As the British Council’s Frankland says, “The UK is a huge proponent of political theatre. And it’s very direct, but artistically beautiful.”
As Susan Medak, Managing Director of Berkeley Rep, quickly pointed out about The Great Game: Afghanistan, “I don’t think its’ ‘political’ theatre. I think its topical theatre. It’s theatre of ideas. Shaw would be smiling.”
“Political Theatre is often perceived as having only one point of view, being reductive,” Medak says. In an age of instant news, constant information, and little analysis at times theatre in the US has had difficulty appearing to be “politically” relevant. “But,” Medak says, “Theatre is best at being reflective.
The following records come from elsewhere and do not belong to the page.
--- config.mk ---
export PLATFORM = sky130hd
export DESIGN_NAME = delay_sched_flat
export DESIGN_NICKNAME = d
export VERILOG_FILES = /design/src/rtl/delay_sched_pkg.sv /design/src/rtl/delay_sched_if.sv /design/src/rtl/delay_rr_arb.sv /design/src/rtl/delay_sched.sv /design/src/flat_wrapper.sv
export SDC_FILE = /design/constraint.sdc
export NUM_CORES = 1
export LEC_CHECK = 0
export ABC_AREA = 1
export CAP_MARGIN = 10
export CORE_MARGIN = 2
export CORE_UTILIZATION = 40
export CTS_BUF_LIST = sky130_fd_sc_hd__clkbuf_4
export DETAILED_ROUTE_END_ITERATION = 6
export GPL_ROUTABILITY_DRIVEN = 0
export GPL_TIMING_DRIVEN = 0
export PLACE_DENSITY = 0.69
export SETUP_SLACK_MARGIN = 0.5
export SKIP_CTS_REPAIR_TIMING = 1
export SLEW_MARGIN = 40
export SYNTH_ARGS = -nofsm -noshare
export SYNTH_HDL_FRONTEND = slang
export SYNTH_SLANG_ARGS = --single-unit
export TNS_END_PERCENT = 50
--- constraint.sdc ---
create_clock -name clk -period 2.7 [get_ports clk]
set_input_delay 0.27 -clock clk [delete_from_list [all_inputs] [get_ports clk]]
set_output_delay 0.27 -clock clk [all_outputs]
set_load 0.05 [all_outputs]
--- src/rtl/delay_sched_pkg.sv ---
// Shared types and helpers for the delay scheduler.
package delay_sched_pkg;

  localparam int DEF_NREQ  = 4;
  localparam int DEF_CBITS = 16;
  localparam int MAX_NREQ  = 16;

  typedef enum logic {
    IDLE = 1'b0,
    RUN  = 1'b1
  } state_t;

  // One-hot decode of a requester index. Callers narrow the result to NREQ.
  function automatic logic [MAX_NREQ-1:0] onehot(input logic [3:0] idx);
    logic [MAX_NREQ-1:0] v;
    v      = '0;
    v[idx] = 1'b1;
    return v;
  endfunction

endpackage

--- src/rtl/delay_sched_if.sv ---
// Requester-side bundle of the delay scheduler: request levels, lengths, and
// the grant/done/abort/busy status returned to the requesters.
interface delay_sched_if
  import delay_sched_pkg::*;
#(
  parameter int NREQ  = DEF_NREQ,
  parameter int CBITS = DEF_CBITS
);
  logic [NREQ-1:0]       req;
  logic [NREQ*CBITS-1:0] len;
  logic [NREQ-1:0]       grant;
  logic [NREQ-1:0]       done;
  logic                  abort;
  logic                  busy;

  modport master (output req, len, input grant, done, abort, busy);
  modport slave  (input req, len, output grant, done, abort, busy);
endinterface

--- src/rtl/delay_rr_arb.sv ---
// Combinational round-robin picker: first set req bit strictly after 'last',
// wrapping around to 0 and ending at 'last' itself.
module delay_rr_arb #(
  parameter int NREQ = 4,
  parameter int OW   = $clog2(NREQ)
) (
  input  logic [NREQ-1:0] req,
  input  logic [OW-1:0]   last,
  output logic [OW-1:0]   owner,
  output logic            valid
);

  // Two passes: indices above 'last' first, then 0..last.
  always_comb begin
    logic found;
    found = 1'b0;
    owner = '0;
    for (int j = 0; j < NREQ; j++) begin
      if (!found && req[j] && (j > int'(last))) begin
        found = 1'b1;
        owner = OW'(j);
      end
    end
    for (int j = 0; j < NREQ; j++) begin
      if (!found && req[j] && (j <= int'(last))) begin
        found = 1'b1;
        owner = OW'(j);
      end
    end
    valid = found;
  end

endmodule

--- src/rtl/delay_sched.sv ---
// Shared-timer scheduler: grants the single delay counter to one requester at
// a time, counts its latched length, and reports done or abort.
module delay_sched
  import delay_sched_pkg::*;
#(
  parameter int NREQ  = DEF_NREQ,
  parameter int CBITS = DEF_CBITS
) (
  input  logic         clk,
  input  logic         rst,
  delay_sched_if.slave bus
);

  localparam int OW = $clog2(NREQ);

  state_t            state, state_n;
  logic [OW-1:0]     owner, last, pick;
  logic              pick_vld;
  logic [CBITS-1:0]  cnt, len_q;
  logic              own_req, at_end;
  logic [NREQ-1:0]   owner_oh;
  logic [NREQ-1:0]   grant, done;
  logic              abort, busy;

  delay_rr_arb #(.NREQ(NREQ), .OW(OW)) u_arb (
    .req   (bus.req),
    .last  (last),
    .owner (pick),
    .valid (pick_vld)
  );

  assign own_req  = bus.req[owner];
  assign at_end   = (cnt == len_q);
  assign owner_oh = NREQ'(onehot(4'(owner)));

  // State register.
  always_ff @(posedge clk) begin
    if (rst) state <= IDLE;
    else     state <= state_n;
  end

  // Next state and outputs. done/abort are masked during reset so a reset
  // cycle never reports a completion or withdrawal.
  always_comb begin
    state_n = state;
    grant   = '0;
    done    = '0;
    abort   = 1'b0;
    busy    = 1'b0;
    case (state)
      IDLE: if (pick_vld) state_n = RUN;
      RUN: begin
        grant = owner_oh;
        busy  = 1'b1;
        if (!own_req) begin
          abort   = !rst;
          state_n = IDLE;
        end else if (at_end) begin
          done    = rst ? '0 : owner_oh;
          state_n = IDLE;
        end
      end
      default: state_n = IDLE;
    endcase
  end

  assign bus.grant = grant;
  assign bus.done  = done;
  assign bus.abort = abort;
  assign bus.busy  = busy;

  // Owner/pointer/length latch at grant; counter steps until it meets len_q.
  always_ff @(posedge clk) begin
    if (rst) begin
      owner <= '0;
      last  <= OW'(NREQ - 1);
      len_q <= '0;
      cnt   <= '0;
    end else if (state == IDLE) begin
      if (pick_vld) begin
        owner <= pick;
        last  <= pick;
        len_q <= bus.len[pick*CBITS +: CBITS];
        cnt   <= '0;
      end
    end else begin
      if (!own_req)     cnt <= '0;
      else if (!at_end) cnt <= cnt + CBITS'(1);
    end
  end

endmodule

--- src/flat_wrapper.sv ---
// flat-port wrapper written by rule: the top's interface ports become plain ports
module delay_sched_flat import delay_sched_pkg::*;
#(
  parameter int NREQ  = DEF_NREQ,
  parameter int CBITS = DEF_CBITS
)
  (clk, rst, bus_req, bus_len, bus_grant, bus_done, bus_abort, bus_busy);
  delay_sched_if #(.NREQ(NREQ), .CBITS(CBITS)) bus_i ();
  input  logic clk;
  input  logic rst;
  input wire logic [$bits(bus_i.req)-1:0] bus_req;
  input wire logic [$bits(bus_i.len)-1:0] bus_len;
  output wire logic [$bits(bus_i.grant)-1:0] bus_grant;
  output wire logic [$bits(bus_i.done)-1:0] bus_done;
  output wire logic [$bits(bus_i.abort)-1:0] bus_abort;
  output wire logic [$bits(bus_i.busy)-1:0] bus_busy;
  assign bus_i.req = bus_req;
  assign bus_i.len = bus_len;
  assign bus_grant = bus_i.grant;
  assign bus_done = bus_i.done;
  assign bus_abort = bus_i.abort;
  assign bus_busy = bus_i.busy;
  delay_sched #(.NREQ(NREQ), .CBITS(CBITS)) u_core (.clk(clk), .rst(rst), .bus(bus_i));
endmodule
==> impl_metrics.py <==
metrics = {
    "logic_synthesis": {
        "synth_fp_nets": 547,
        "synth_top_family_by_area": "simple AND/OR/NAND/NOR gates",
        "yosysTopAreaCell": "dfxtp_1",
        "async_reset_ff_share_pct": 0,
        "syn_avg_cell_area_um2": 5.95,
        "synth-seq-area-share_pct": 26.2,
        "ys_top_cells_by_area": "dfxtp_1 (26%), nand2_1 (14%), nand3_1 (13%)",
        "synth_seq_cells": 37,
        "netlist_area_mm2": 0.00283,
        "syn-instance-count": 476,
        "synth_simple_gate_area_share_pct": 47.3,
        "synth_xor_xnor_area_share_pct": 5.88,
        "synth_compound_area_share_pct": 5.97,
        "synthMuxAreaShare_pct": 0,
        "ys_types": 31,
        "synth-adder-area-share_pct": 0.442,
        "yosys_warnings": 0,
        "synth_edf_count": 0,
        "synth_top_area_share_pct": 26.2,
        "synthFlopType": "dfxtp_1",
    },
    "layout": {
        "multiInputGateArea_mm2": 0.00169,
        "final_cell_count_no_fill": 657,
        "drive_above_1_share_pct": 8.38,
        "n_antenna_cell": 0,
        "mostFrequentLayoutCells": "nand2_1 (109), inv_1 (76), clkdlybuf4s50_1 (72)",
        "ff_latch_area_um2": 742,
        "final_area_mm2": 0.00377,
        "finalNetCount": 632,
        "n_fill_cell": 668,
        "layout_commonest_cell": "nand2_1",
        "syn_to_final_growth_pct": 33.3,
    },
    "clock_network": {
        "cts_root_buf": "clkbuf_4",
        "cts_buffers": 5,
        "path_clk_slew_ns": 0.10,
        "cts.sink_count": 37,
        "clockBufferDepth": 2,
        "tritoncts": "built",
        "htree_num_levels": 2,
        "clk_latency_ns": 0.35,
    },
    "power": {
        "intPower_uw": 1020,
        "p_switching_uw": 651,
        "vdd_drop_max_uv": 178,
        "switching_share_pct": 38.9,
        "p_per_area_mw_per_mm2": 443,
        "p_total_uw": 1670,
        "p_comb_share_pct": 44.1,
        "clkPwrFrac_pct": 17.0,
        "pwr-share-seq_pct": 38.9,
        "leakagePower_uw": 0.00186,
    },
    "route": {
        "antenna_left": 0,
        "wire_per_inst_um": 11.5,
        "post_drt_via_cell_ratio": 4.73,
        "postRouteWirelength_um": 7520,
        "route.detailed.drc": 0,
        "first_iter_violations": 116,
        "vias": 3109,
        "dr.pass1.iters": 5,
    },
    "floorplan": {
        "boundaryPins": 80,
        "core_mm2": 0.00683,
        "die_w_um": 88.1,
        "dieArea_mm2": 0.00777,
        "fp.dieH_um": 88.1,
        "num_rows": 30,
        "initial_core_util_pct": 41.4,
    },
    "critical_path": {
        "cp.arrival_ns": 2.10,
        "path_max_fanout": 10,
        "critPathMaxStageDelay_ns": 0.81,
        "critPathKind": "register to primary output",
        "crit_path_start_kind": "register",
        "crit_chain": "clkinv_1, nor2_1, clkdlybuf4s50_1",
        "path_buf_inv": 2,
        "end_kind": "primary output",
        "required_ns": 2.43,
        "crit_family": "buffers and inverters",
        "crit_slowest_cell": "clkdlybuf4s50_1",
    },
    "grt": {
        "grt_max_degree": 11,
        "grt_pass1_vias": 2800,
        "grtUsageTotal_pct": 20.3,
        "grt_pass1_wl_um": 12600,
        "grt.overflow.total": 0,
        "antenna_found_initial": 0,
    },
    "timing": {
        "fmax_ghz": 0.421,
        "worstMarginPinSlew_ns": 0.502,
        "final.period_utilization_pct": 87.9,
        "clock_skew_ns": 0.0148,
        "setup_violations": 0,
        "maxSlewViolCount": 0,
        "finalHoldViolCount": 0,
        "whs_ns": 0.421,
        "rsz0062_at_grt": "true",
        "relSlewSlack_pct": 66.5,
        "period_minus_slack_ns": 2.37,
    },
    "place": {
        "placed_area_mm2": 0.00373,
        "dp_hpwl_um": 6190,
        "io_buffers": 78,
        "place_inst": 650,
    },
    "job": {
        "cap_violations": 0,
    },
    "worst_hold_path": {
        "hold_path_class": "input port to register",
    },
    "status": {
        "status": "complete, no violations",
    },
}
[synthesized netlist by cell type, drive strengths merged, types with 7 or more instances]
library cell / number
nand4: 10
xor2: 14
nand2: 113
a21oi: 20
o21ai: 8
dfxtp: 37
nor3b: 7
buf: 14
inv: 78
nand3: 72
nor3: 11
nor2: 75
That’s what The Great Game is for our audience.”
“It’s not pro-war or anti-war,” Kent spoke of The Great Game, “It’s a way to find out more about what happened and what’s current. It’s a way to start the debate.”
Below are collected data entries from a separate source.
### src/rtl/cpu_bus_pkg.sv
// Shared bus definitions for the CPU memory port: arbiter FSM states, grant ids
// and the timeout/error defaults also used by control_unit.
package cpu_bus_pkg;

  typedef enum logic [1:0] {
    ST_IDLE   = 2'd0,
    ST_ACCESS = 2'd1,
    ST_DONE   = 2'd2
  } arb_state_e;

  localparam logic GNT_IF = 1'b0;
  localparam logic GNT_DM = 1'b1;

  localparam int          TIMEOUT_DEFAULT  = 15;
  localparam logic [15:0] ERR_DATA_DEFAULT = 16'hDEAD;

endpackage

### src/rtl/rr_arbiter2.sv
// Two-requester round-robin pick: a lone request wins outright, and on a tie
// the side that was not granted last time wins.
module rr_arbiter2
  import cpu_bus_pkg::*;
(
  input  logic if_req,
  input  logic dm_req,
  input  logic last_grant,
  output logic valid,
  output logic grant
);

  always_comb begin
    valid = if_req | dm_req;
    grant = GNT_IF;
    if (if_req && dm_req) begin
      grant = ~last_grant;
    end else if (dm_req) begin
      grant = GNT_DM;
    end
  end

endmodule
In the US, we tend to like our “debate” as metaphor (The Crucible), revival (Kushner’s Angels in America or Miller’s All My Sons) or satire (Will Ferrell’s You’re Welcome America or Mamet’s November). We also like fictionalized based-on-a-true-story human interest plays – Lynn Nottage’s fabulous Ruined, or the crop of plays about American soldiers returning from war, might fall under this category. Audiences get real-time politics in the lobby displays or program notes, but not always in the actual productions.
Beside perhaps Wallace Shawn’s brilliant political rants, we do not deal directly with the timeliest and largest scale contemporary American issues. The British brought us Enron: The Musical, for god’s sake. Even Shakespeare wrote contemporary(ish) history plays. Why are the British better, bolder, brassier and at the very least faster at contemporary political/topical plays?
Like so much in politics, it’s all about money and access. “There is a principal of arts funding in the UK that allows artists to take risks and delve deeply into sensitive and complicated subject matter,” Sarah said.
Please prove me wrong if I go ahead and say that real political/topical theatre in the US is rare and slow.
Even General Sir David Richards, Britain’s top military commander agrees about The Great Game’s immediate impact. Richards sent soldiers to the Tricycle to see this play because,
An active general sent his soldiers to a play. Topical? Those soldiers were headed to Afghanistan. Political? I think so.
Near the beginning of Part 1 an Afghan man approaches a British sentinel and they discuss why they are in Afghanistan, to which this Afghan man says,
That’s what The Great Game: Afghanistan really is. Whether Right Damn Now Theatre is always your cup of (British) tea or not, this is a rare chance to learn, feel, and explore a hell of a lot of history and humanity – and not just from behind your New Yorker but in the company of fellow citizens.
Go see these plays. And begin your own opinion.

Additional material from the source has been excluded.